◆ Your task ◆
Your task is to copy the lines of the data below from the line holding "if (reset_i) begin" through the line holding "ST_DIV_ITER : ST_MUL_ITER;", inclusive, exactly and with nothing added.

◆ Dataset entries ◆
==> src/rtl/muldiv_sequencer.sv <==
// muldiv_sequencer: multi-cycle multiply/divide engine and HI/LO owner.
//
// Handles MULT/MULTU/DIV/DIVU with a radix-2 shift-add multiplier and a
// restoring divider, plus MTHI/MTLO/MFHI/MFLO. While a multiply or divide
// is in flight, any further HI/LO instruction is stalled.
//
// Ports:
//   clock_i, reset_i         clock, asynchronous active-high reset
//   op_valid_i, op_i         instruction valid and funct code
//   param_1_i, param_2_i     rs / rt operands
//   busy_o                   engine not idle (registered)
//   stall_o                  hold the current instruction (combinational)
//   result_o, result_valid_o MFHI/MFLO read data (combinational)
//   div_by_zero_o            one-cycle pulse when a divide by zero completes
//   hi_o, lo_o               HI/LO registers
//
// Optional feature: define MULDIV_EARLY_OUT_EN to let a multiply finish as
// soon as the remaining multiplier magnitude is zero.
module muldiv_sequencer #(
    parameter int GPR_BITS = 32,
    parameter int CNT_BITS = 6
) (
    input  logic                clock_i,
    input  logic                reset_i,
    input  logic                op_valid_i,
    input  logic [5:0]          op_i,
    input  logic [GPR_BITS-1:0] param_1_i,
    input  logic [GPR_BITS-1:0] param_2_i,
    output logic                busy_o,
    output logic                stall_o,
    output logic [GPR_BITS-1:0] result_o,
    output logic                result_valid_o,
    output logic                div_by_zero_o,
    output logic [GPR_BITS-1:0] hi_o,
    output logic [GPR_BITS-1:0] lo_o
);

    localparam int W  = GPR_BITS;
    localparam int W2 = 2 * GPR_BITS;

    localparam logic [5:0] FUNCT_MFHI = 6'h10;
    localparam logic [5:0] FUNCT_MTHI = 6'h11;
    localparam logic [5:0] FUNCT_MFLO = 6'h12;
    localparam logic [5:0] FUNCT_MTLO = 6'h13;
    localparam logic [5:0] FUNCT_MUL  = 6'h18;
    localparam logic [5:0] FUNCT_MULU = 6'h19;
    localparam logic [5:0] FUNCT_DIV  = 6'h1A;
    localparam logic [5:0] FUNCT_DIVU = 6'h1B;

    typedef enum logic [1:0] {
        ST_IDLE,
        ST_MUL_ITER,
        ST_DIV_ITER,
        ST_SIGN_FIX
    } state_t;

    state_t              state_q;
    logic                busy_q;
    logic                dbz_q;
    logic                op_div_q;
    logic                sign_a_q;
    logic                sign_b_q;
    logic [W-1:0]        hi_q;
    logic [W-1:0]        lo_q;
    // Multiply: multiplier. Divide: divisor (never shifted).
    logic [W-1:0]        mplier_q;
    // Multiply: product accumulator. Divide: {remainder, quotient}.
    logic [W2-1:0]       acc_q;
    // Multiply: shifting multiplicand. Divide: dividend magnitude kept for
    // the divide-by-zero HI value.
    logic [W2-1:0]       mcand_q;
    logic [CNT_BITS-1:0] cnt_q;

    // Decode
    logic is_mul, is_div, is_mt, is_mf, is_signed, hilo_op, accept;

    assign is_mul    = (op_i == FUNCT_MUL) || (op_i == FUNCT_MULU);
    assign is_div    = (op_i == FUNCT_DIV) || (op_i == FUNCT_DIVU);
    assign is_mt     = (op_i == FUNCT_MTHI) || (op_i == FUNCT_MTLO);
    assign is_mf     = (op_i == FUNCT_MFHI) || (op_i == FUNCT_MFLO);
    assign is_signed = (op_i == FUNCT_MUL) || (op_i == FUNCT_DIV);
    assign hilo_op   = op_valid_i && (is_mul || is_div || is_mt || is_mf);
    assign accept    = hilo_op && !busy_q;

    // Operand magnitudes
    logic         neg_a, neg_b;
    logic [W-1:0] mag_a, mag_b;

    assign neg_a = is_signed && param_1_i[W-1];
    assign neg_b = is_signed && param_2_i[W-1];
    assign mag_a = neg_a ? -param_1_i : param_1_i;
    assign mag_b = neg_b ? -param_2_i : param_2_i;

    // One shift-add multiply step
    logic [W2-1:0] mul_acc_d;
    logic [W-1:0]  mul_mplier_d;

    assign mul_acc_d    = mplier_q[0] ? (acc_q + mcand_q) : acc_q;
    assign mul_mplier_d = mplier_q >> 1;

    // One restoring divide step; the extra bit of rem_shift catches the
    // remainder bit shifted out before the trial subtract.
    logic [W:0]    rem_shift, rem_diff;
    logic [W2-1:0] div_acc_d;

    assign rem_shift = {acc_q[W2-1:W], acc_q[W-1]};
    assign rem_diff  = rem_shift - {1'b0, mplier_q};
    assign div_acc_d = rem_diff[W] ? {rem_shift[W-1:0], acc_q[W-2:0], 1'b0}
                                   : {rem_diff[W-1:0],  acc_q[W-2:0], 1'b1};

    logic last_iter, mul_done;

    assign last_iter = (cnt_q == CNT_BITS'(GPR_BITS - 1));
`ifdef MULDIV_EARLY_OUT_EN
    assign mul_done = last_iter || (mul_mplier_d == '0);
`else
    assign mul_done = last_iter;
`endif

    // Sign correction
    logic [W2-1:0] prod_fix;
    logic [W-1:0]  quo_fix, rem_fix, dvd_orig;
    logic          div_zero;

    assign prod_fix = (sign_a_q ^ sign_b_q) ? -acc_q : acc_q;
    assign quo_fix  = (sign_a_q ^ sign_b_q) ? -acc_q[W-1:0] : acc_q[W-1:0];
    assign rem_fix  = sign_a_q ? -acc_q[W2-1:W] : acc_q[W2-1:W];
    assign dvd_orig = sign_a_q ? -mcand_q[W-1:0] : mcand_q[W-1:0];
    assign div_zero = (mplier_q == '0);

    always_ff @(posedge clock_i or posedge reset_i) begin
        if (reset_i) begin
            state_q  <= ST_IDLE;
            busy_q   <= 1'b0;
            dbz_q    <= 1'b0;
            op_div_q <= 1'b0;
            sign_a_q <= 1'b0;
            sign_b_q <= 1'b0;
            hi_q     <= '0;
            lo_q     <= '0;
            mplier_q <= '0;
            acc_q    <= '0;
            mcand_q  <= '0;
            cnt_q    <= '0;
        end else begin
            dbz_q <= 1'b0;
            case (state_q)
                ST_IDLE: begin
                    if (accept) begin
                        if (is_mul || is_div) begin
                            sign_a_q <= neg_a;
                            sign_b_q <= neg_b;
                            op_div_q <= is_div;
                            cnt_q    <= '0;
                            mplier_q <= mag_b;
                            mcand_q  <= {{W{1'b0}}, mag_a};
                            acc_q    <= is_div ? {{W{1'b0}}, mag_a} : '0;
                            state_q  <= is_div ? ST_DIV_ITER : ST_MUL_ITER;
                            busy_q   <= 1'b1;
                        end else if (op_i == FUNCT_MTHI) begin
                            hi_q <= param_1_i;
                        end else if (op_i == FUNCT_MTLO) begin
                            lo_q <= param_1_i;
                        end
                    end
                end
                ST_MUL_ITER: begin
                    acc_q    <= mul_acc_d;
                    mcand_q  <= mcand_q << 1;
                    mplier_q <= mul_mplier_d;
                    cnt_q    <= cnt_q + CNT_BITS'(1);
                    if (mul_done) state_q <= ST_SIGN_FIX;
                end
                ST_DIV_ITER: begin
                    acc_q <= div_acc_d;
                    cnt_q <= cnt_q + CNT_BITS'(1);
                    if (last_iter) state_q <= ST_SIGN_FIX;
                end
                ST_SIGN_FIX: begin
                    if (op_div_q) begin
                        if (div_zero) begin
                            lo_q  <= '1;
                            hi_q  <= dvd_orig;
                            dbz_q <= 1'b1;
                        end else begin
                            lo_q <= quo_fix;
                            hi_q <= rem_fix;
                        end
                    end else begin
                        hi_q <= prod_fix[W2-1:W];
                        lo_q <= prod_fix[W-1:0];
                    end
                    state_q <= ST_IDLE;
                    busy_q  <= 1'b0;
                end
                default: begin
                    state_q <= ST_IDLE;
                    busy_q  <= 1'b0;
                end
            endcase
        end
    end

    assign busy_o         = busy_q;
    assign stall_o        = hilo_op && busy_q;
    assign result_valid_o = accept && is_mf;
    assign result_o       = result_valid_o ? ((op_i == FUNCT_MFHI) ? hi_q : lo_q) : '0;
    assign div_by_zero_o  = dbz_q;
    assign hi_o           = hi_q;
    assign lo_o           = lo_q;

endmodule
...
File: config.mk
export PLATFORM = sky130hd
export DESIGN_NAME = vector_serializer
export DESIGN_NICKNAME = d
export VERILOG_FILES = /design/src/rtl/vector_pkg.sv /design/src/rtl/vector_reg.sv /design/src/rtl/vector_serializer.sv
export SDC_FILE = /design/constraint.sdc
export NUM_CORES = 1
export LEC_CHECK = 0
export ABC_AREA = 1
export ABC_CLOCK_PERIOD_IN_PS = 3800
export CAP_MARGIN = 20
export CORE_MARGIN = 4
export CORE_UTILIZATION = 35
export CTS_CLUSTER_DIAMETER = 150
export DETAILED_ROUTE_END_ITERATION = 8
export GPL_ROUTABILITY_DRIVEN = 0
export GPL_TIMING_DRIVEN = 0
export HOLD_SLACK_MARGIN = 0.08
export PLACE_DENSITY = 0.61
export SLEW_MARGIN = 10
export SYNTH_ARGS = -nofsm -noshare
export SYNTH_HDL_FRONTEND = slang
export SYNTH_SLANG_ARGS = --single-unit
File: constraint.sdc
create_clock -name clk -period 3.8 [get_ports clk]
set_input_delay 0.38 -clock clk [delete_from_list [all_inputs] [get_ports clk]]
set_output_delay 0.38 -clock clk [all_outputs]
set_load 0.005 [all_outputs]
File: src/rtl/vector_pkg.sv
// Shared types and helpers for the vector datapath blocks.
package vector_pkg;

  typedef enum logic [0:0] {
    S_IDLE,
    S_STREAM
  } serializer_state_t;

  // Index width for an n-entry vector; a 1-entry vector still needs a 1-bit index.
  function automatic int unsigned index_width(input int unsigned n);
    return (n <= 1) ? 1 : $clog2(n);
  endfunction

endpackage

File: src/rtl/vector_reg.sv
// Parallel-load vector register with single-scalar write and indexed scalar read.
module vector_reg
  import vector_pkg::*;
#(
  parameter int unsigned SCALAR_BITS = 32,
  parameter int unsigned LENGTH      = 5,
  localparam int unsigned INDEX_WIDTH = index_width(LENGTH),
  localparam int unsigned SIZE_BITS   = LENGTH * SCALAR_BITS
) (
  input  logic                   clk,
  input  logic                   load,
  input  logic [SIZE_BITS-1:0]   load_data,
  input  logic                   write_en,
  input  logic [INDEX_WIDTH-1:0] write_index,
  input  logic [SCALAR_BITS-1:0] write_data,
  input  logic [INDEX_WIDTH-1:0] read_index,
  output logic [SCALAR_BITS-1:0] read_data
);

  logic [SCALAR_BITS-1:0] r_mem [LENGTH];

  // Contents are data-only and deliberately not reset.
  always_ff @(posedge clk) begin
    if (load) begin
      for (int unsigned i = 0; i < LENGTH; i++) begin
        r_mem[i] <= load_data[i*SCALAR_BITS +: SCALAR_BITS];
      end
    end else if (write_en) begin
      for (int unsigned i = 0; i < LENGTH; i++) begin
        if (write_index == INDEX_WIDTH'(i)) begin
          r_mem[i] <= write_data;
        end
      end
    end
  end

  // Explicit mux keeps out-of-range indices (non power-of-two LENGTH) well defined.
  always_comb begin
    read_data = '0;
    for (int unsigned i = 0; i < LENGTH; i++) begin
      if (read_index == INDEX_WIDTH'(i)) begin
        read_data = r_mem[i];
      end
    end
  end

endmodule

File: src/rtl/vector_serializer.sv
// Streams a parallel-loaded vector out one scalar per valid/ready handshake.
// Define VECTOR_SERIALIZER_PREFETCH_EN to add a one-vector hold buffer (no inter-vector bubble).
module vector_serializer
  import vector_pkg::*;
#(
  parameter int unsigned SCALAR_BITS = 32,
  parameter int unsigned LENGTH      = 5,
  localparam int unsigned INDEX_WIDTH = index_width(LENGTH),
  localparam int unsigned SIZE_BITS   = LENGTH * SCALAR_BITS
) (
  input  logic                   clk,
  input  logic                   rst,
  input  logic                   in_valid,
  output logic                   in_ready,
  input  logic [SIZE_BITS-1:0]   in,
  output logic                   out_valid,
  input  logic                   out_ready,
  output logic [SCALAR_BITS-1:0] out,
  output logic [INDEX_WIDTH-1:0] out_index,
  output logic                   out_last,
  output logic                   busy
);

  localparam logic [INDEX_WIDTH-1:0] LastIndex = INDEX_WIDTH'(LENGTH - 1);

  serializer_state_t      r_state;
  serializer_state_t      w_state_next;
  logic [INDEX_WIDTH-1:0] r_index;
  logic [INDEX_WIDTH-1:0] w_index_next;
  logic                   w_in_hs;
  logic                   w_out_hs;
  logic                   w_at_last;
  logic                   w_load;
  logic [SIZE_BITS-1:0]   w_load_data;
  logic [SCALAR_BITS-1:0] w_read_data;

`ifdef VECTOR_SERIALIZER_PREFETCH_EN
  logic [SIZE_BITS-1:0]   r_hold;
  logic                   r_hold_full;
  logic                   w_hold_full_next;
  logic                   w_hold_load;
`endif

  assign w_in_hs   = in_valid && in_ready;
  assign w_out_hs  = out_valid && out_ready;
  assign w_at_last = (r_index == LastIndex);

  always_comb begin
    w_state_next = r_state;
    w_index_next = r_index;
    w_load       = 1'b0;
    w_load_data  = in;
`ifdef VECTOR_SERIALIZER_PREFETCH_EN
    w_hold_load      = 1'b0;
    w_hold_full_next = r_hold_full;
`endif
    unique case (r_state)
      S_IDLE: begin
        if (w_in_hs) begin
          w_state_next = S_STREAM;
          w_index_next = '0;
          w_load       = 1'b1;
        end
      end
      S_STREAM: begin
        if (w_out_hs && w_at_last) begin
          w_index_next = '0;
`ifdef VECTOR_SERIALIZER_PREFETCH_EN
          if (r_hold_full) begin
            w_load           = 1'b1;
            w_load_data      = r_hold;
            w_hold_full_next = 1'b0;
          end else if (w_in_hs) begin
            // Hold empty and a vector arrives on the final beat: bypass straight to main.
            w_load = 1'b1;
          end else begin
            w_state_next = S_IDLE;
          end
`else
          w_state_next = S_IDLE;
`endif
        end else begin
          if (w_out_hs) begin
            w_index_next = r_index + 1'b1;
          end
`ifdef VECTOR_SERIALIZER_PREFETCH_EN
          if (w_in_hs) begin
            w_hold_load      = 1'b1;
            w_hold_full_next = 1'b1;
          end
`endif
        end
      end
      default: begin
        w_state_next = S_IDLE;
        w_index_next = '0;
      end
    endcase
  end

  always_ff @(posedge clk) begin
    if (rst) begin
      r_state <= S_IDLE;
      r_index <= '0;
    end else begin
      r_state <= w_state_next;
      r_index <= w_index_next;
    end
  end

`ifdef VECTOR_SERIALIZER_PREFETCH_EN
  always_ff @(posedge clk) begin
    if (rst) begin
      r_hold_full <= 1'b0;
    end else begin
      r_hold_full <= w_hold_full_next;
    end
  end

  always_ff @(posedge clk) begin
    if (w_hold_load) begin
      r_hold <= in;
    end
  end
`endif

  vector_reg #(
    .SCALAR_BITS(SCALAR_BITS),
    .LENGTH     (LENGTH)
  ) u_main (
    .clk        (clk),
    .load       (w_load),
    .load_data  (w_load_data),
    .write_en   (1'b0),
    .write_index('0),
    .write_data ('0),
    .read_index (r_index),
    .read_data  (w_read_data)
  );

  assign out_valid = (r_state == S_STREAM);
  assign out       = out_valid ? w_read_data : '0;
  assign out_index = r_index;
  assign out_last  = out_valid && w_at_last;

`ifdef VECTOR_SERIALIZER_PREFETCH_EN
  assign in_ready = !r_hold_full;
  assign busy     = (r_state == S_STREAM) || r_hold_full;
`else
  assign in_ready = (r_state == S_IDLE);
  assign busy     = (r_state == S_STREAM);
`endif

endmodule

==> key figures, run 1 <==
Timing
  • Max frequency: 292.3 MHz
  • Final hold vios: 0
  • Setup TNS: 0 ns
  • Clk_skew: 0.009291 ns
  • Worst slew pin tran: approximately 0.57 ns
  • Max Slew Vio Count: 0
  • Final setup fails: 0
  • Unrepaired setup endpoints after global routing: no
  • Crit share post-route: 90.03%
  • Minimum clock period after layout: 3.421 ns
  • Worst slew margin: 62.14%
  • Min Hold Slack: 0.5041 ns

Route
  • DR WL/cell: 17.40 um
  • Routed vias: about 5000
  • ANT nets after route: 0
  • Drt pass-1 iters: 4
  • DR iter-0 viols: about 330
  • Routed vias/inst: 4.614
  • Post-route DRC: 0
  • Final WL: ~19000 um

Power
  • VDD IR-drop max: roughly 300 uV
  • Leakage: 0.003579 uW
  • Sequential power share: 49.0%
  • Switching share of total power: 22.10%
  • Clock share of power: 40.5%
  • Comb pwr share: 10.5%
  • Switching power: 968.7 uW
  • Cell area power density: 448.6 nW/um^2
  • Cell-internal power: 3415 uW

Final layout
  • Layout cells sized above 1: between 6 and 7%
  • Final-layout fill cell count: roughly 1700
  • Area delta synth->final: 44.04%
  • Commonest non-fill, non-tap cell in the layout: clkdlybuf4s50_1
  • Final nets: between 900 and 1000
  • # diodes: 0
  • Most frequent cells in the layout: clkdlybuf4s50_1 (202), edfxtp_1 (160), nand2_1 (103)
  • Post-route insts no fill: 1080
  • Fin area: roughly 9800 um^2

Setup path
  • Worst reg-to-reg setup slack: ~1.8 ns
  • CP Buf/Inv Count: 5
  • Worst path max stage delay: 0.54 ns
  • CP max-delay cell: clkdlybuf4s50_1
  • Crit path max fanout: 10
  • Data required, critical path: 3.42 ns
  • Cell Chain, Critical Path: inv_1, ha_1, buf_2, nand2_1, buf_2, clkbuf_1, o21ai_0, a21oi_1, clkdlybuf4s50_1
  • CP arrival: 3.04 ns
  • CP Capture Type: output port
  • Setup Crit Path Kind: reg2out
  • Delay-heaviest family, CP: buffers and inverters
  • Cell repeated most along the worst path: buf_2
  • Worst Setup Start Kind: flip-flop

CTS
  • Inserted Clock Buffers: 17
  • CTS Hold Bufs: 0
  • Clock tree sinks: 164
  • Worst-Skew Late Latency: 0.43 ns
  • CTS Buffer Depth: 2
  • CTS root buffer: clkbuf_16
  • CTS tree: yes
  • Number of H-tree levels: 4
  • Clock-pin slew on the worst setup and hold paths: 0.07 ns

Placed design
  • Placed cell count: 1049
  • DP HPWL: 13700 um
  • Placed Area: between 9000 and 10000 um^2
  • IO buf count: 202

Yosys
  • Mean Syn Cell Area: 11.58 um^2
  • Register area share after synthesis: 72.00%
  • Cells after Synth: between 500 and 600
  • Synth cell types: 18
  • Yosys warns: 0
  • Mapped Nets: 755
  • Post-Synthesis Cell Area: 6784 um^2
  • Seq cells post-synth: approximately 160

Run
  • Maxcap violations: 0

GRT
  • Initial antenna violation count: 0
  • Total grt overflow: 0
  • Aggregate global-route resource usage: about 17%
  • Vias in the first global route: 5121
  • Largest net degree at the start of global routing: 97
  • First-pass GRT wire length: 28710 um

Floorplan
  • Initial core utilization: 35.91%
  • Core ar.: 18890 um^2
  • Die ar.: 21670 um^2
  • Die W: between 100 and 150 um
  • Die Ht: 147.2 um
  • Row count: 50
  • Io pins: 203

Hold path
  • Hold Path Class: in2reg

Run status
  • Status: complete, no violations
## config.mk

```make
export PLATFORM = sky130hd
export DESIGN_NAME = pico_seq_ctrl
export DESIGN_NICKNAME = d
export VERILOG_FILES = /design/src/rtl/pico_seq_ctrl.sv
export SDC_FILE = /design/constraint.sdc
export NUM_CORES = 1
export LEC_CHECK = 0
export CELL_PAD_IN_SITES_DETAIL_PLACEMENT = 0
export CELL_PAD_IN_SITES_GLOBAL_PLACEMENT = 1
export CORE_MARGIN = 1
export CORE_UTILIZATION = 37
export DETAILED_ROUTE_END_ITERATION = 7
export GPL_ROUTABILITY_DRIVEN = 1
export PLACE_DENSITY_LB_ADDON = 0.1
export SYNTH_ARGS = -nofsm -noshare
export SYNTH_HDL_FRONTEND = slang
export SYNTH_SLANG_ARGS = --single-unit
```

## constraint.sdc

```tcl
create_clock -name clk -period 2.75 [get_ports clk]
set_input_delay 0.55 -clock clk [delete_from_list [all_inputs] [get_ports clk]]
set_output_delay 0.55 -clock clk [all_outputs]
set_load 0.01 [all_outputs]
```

◆ Result of this exercise ◆
        if (reset_i) begin
            state_q  <= ST_IDLE;
            busy_q   <= 1'b0;
            dbz_q    <= 1'b0;
            op_div_q <= 1'b0;
            sign_a_q <= 1'b0;
            sign_b_q <= 1'b0;
            hi_q     <= '0;
            lo_q     <= '0;
            mplier_q <= '0;
            acc_q    <= '0;
            mcand_q  <= '0;
            cnt_q    <= '0;
        end else begin
            dbz_q <= 1'b0;
            case (state_q)
                ST_IDLE: begin
                    if (accept) begin
                        if (is_mul || is_div) begin
                            sign_a_q <= neg_a;
                            sign_b_q <= neg_b;
                            op_div_q <= is_div;
                            cnt_q    <= '0;
                            mplier_q <= mag_b;
                            mcand_q  <= {{W{1'b0}}, mag_a};
                            acc_q    <= is_div ? {{W{1'b0}}, mag_a} : '0;
                            state_q  <= is_div ? ST_DIV_ITER : ST_MUL_ITER;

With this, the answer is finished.